YOUR OBJECTIVE:
Among the entries below, find how many lines carry the word "stage" and state only that figure.

Start of MATERIAL FOR THIS TASK

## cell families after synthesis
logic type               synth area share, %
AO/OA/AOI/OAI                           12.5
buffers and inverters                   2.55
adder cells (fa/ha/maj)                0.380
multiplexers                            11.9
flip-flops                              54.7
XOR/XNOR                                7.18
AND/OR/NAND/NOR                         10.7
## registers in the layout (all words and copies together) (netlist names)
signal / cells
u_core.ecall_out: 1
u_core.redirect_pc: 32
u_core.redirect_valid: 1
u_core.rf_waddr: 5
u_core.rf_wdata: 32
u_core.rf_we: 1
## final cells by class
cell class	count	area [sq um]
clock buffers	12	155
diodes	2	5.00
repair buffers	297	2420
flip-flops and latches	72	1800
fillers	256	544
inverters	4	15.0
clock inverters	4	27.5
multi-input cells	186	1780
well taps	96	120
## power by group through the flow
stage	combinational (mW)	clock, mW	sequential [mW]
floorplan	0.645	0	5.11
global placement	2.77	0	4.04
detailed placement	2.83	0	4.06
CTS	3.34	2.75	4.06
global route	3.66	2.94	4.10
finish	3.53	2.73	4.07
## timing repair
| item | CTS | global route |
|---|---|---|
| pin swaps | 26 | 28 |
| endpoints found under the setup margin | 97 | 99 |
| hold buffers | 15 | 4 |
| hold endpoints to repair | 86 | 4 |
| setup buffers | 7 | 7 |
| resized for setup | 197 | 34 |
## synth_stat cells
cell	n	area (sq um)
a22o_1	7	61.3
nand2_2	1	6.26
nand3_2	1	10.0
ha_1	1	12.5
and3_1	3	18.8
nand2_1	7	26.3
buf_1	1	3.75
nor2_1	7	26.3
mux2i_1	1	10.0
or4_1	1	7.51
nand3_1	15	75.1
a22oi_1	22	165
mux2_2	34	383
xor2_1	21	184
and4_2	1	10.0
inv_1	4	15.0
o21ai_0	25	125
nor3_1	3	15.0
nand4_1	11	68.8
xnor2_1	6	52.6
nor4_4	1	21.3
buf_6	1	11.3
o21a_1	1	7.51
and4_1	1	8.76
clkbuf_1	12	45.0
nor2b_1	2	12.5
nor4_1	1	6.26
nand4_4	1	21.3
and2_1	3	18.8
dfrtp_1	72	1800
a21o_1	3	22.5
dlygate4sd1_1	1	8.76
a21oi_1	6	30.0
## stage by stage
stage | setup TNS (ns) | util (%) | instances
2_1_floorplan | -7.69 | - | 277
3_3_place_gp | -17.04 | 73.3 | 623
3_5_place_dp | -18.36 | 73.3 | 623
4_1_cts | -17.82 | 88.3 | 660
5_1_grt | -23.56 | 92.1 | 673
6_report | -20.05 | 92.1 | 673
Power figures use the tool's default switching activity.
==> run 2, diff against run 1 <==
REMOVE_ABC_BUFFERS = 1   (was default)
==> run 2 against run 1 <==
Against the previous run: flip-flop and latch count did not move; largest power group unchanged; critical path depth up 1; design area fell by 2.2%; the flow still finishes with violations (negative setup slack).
<file path="config.mk">
export PLATFORM = sky130hd
export DESIGN_NAME = apb_subsystem
export DESIGN_NICKNAME = d
export VERILOG_FILES = /design/src/apb_subsystem_pkg.sv /design/src/ahb_apb_bridge.sv /design/src/alut_table.sv /design/src/apb_slave_decode.sv /design/src/apb_subsystem.sv
export VERILOG_INCLUDE_DIRS = /design/src
export SDC_FILE = /design/constraint.sdc
export NUM_CORES = 1
export LEC_CHECK = 0
export BUFFER_PORTS_ARGS = -buffer_cell sky130_fd_sc_hd__clkbuf_2
export CORE_AREA = 2 2 208 210
export CTS_CLUSTER_DIAMETER = 40
export DETAILED_ROUTE_END_ITERATION = 10
export DIE_AREA = 0 0 210 212
export GPL_TIMING_DRIVEN = 0
export HOLD_SLACK_MARGIN = 0.12
export MAX_ROUTING_LAYER = met4
export PLACE_DENSITY = 0.83
export SETUP_SLACK_MARGIN = 0.1
export SLEW_MARGIN = 40
export SYNTH_ARGS = -nofsm -noshare
export SYNTH_HDL_FRONTEND = slang
export SYNTH_SLANG_ARGS = --single-unit
</file>
<file path="constraint.sdc">
create_clock -name hclk -period 5.8 [get_ports hclk]
set_clock_uncertainty 0.15 [all_clocks]
set_input_delay 0.58 -clock hclk [delete_from_list [all_inputs] [get_ports hclk]]
set_output_delay 0.58 -clock hclk [all_outputs]
set_load 0.005 [all_outputs]
</file>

End of MATERIAL FOR THIS TASK

YOUR RESPONSE:
3